(Excerpts from a dataset)
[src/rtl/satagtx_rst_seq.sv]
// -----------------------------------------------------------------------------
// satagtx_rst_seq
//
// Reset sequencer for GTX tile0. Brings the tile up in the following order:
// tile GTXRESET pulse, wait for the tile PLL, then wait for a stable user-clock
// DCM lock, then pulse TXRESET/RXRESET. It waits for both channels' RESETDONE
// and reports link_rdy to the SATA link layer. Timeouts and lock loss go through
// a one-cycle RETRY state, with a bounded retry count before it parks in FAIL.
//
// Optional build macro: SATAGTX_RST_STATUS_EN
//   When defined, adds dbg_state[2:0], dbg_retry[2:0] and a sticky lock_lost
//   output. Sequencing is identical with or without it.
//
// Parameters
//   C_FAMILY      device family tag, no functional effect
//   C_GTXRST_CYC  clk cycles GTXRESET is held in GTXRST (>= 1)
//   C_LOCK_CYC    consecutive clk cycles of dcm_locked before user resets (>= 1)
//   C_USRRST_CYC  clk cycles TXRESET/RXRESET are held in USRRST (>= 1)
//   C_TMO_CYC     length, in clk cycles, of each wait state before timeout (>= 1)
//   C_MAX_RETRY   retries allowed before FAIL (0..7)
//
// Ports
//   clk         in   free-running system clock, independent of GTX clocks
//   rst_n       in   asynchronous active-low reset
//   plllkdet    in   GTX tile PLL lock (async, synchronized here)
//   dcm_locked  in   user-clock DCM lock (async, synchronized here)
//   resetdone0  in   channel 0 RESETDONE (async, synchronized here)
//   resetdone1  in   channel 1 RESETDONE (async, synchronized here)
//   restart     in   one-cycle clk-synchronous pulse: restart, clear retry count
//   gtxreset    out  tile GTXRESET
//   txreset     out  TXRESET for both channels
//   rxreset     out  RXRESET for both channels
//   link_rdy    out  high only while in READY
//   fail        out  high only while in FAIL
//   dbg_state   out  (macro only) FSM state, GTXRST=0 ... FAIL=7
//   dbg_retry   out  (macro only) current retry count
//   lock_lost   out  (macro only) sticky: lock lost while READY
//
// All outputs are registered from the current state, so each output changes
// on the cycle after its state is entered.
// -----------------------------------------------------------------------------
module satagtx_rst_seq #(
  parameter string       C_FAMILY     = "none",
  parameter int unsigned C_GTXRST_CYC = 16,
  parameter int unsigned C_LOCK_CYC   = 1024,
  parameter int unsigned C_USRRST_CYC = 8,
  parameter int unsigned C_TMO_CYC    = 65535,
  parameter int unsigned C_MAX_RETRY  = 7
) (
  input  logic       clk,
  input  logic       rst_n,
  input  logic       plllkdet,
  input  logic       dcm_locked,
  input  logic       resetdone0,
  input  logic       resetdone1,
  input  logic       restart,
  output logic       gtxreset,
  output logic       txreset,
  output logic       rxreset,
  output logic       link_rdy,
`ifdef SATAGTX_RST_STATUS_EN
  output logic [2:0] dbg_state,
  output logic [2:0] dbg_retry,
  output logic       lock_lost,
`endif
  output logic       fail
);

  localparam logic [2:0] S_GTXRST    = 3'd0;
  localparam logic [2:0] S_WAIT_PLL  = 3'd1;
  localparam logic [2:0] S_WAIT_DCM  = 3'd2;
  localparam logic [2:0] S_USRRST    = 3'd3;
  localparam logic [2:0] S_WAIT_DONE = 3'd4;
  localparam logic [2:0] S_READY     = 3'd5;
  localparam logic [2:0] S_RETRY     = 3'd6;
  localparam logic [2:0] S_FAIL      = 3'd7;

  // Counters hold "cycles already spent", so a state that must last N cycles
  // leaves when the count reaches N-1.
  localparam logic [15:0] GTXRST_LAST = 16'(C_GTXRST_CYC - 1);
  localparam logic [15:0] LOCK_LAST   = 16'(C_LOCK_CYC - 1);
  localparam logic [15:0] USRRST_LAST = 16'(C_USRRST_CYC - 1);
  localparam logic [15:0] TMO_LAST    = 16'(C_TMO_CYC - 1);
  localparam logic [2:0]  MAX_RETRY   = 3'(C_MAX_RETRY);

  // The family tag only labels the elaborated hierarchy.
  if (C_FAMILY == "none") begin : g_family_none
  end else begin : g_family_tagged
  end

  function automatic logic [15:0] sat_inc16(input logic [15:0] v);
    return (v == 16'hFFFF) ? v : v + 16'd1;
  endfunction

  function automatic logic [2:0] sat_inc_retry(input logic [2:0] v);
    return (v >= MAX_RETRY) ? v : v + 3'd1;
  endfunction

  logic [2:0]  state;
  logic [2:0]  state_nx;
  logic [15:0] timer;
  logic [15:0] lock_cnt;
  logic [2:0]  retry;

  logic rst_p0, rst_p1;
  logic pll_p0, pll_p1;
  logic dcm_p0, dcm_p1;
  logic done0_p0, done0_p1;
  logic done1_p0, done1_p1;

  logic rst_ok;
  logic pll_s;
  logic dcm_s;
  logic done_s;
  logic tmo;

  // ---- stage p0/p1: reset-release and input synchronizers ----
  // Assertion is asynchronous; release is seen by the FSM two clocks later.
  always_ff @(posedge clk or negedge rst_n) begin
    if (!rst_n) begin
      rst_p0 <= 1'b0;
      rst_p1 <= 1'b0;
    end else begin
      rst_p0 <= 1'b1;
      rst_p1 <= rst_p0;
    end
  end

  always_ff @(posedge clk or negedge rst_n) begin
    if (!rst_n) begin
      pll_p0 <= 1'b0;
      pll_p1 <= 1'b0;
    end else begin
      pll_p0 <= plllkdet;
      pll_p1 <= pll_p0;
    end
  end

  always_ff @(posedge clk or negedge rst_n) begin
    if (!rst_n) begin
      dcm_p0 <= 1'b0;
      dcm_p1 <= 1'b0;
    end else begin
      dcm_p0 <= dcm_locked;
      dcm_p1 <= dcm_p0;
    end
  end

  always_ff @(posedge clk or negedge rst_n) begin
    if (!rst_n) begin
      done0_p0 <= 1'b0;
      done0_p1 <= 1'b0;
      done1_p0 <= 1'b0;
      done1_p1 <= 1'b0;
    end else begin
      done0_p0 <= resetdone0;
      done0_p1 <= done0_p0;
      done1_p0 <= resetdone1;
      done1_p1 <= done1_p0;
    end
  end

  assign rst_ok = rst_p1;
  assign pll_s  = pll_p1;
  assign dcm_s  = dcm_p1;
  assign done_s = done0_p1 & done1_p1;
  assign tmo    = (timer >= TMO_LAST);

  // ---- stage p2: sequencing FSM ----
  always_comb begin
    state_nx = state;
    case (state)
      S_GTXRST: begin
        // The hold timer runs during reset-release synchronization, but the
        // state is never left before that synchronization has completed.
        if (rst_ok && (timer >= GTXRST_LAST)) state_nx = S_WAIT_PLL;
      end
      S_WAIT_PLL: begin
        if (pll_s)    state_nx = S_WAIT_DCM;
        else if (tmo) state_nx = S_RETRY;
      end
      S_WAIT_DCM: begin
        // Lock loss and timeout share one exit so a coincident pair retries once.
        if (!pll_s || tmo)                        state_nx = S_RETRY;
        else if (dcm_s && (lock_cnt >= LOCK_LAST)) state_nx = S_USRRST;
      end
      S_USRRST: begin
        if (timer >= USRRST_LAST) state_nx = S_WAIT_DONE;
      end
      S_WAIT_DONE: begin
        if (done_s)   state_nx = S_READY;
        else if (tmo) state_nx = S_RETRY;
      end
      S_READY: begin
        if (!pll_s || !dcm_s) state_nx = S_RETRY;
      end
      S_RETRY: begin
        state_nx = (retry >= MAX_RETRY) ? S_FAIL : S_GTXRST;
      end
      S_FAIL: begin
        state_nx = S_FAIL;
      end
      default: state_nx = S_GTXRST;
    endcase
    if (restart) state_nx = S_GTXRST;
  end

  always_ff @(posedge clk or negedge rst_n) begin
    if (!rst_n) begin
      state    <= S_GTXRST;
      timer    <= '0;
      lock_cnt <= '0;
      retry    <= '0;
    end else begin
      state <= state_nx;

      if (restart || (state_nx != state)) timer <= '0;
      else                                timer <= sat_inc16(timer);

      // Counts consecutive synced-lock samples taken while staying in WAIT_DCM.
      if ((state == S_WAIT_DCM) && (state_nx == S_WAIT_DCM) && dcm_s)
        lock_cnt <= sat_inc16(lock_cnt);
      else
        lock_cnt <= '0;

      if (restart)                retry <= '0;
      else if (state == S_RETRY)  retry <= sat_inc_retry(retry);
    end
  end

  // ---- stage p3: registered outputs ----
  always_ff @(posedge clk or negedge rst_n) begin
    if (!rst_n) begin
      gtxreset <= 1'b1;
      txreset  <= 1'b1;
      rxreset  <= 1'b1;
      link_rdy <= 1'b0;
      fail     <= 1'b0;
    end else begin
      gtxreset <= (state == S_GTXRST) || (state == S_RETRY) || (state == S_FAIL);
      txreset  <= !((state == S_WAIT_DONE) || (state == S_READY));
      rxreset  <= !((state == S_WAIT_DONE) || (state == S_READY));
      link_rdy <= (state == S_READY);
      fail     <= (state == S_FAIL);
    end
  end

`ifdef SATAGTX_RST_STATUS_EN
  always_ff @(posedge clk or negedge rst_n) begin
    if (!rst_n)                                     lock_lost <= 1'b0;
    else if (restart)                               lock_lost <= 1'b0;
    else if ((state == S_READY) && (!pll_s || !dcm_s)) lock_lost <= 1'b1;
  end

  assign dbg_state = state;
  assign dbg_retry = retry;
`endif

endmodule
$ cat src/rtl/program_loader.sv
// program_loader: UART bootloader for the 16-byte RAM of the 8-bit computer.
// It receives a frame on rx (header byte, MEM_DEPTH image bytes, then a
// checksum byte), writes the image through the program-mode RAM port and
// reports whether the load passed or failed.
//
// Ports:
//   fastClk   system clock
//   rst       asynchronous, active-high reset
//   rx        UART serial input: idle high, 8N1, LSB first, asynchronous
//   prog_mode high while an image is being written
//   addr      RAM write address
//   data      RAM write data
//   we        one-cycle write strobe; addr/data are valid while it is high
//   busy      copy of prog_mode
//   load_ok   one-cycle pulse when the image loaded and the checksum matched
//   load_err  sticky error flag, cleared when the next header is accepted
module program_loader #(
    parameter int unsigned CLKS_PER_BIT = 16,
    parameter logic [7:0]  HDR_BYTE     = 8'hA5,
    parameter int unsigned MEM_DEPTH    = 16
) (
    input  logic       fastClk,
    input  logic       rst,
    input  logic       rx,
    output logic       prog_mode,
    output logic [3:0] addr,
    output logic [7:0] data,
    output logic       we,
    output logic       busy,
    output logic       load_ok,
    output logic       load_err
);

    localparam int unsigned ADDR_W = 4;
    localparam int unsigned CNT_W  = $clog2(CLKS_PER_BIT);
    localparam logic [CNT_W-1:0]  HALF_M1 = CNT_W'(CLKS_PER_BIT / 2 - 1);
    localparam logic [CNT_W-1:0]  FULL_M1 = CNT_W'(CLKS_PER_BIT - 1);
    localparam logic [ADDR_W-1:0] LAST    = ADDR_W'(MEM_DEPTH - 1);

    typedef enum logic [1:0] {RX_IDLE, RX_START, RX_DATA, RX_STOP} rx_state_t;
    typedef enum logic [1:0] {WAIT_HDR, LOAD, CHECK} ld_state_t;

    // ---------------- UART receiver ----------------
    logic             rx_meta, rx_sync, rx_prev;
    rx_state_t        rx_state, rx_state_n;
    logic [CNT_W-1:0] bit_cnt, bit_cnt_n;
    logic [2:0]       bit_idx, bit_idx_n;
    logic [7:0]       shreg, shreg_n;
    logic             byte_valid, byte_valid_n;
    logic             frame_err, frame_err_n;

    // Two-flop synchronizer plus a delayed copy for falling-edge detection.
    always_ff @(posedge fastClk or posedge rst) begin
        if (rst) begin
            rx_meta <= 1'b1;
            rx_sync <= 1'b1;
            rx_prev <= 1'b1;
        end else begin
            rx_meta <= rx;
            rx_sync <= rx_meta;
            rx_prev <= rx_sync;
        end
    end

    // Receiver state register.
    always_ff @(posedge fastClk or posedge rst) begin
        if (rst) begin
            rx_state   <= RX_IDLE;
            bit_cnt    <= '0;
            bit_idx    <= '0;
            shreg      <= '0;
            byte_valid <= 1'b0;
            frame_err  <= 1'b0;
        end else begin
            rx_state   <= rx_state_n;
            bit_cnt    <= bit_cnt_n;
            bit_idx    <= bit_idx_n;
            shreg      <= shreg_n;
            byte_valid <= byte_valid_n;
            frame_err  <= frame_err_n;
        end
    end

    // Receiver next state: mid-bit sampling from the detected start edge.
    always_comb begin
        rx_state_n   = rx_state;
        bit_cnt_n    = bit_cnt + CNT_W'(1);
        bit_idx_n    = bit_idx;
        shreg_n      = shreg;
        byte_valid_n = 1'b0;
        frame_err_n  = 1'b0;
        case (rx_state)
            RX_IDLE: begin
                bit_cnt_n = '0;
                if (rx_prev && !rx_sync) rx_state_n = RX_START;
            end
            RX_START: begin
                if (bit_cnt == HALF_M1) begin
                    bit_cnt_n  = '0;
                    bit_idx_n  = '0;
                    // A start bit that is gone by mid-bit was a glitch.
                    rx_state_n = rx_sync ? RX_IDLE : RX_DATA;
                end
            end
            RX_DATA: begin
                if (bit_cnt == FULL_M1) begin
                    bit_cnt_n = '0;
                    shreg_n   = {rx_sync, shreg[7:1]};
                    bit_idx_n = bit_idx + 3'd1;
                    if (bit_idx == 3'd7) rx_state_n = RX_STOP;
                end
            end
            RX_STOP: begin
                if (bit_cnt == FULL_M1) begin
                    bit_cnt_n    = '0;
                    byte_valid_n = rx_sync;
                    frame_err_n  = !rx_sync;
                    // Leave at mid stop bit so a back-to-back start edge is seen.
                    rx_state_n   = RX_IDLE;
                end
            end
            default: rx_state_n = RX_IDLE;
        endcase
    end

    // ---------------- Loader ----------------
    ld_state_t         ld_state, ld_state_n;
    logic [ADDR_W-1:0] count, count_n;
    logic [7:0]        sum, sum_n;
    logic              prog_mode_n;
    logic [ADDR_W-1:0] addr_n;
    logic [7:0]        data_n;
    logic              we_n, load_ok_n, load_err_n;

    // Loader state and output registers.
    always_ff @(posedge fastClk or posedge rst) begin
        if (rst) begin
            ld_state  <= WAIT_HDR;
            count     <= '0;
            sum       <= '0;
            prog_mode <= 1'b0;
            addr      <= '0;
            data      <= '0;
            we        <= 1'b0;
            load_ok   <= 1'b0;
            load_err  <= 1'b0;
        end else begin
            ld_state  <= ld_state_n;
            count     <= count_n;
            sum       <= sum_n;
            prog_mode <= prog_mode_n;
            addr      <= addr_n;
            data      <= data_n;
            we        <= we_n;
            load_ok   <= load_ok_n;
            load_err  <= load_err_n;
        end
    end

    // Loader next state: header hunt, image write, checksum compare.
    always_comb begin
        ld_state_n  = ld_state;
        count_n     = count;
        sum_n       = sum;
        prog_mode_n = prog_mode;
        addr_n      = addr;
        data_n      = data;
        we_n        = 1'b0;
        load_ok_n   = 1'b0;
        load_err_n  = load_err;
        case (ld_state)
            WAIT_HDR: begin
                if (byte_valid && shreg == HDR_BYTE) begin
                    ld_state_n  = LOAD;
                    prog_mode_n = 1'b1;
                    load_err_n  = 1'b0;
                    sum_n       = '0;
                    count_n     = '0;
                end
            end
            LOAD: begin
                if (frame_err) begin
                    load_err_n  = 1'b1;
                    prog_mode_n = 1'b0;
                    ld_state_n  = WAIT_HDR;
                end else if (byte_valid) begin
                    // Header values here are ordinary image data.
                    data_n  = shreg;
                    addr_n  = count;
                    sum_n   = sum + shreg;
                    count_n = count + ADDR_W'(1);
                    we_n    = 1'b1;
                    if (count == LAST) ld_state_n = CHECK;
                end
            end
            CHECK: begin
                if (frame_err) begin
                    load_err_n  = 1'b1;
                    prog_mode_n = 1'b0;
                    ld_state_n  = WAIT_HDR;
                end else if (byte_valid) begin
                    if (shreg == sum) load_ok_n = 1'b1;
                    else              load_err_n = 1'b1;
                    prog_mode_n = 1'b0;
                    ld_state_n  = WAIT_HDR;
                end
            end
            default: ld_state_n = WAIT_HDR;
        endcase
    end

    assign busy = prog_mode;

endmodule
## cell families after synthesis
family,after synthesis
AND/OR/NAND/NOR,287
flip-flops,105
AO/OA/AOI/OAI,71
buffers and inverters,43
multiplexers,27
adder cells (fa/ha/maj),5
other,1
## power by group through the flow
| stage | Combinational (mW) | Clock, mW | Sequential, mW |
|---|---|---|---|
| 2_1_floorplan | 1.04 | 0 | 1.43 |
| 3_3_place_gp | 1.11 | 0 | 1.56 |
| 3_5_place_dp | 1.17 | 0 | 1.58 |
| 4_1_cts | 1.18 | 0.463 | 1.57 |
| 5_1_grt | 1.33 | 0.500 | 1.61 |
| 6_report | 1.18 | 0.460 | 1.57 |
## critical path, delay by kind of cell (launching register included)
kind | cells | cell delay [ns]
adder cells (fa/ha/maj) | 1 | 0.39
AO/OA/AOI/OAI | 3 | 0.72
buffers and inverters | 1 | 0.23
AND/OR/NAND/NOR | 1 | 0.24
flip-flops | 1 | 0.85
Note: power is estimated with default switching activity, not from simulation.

### PROBLEM TO WORK ON
Each line from the one holding "buffers and inverters | 1 | 0.23" down to the end of the records above is to be repeated exactly; no other line belongs in the reply.

### WRITTEN RESPONSE
buffers and inverters | 1 | 0.23
AND/OR/NAND/NOR | 1 | 0.24
flip-flops | 1 | 0.85
Note: power is estimated with default switching activity, not from simulation.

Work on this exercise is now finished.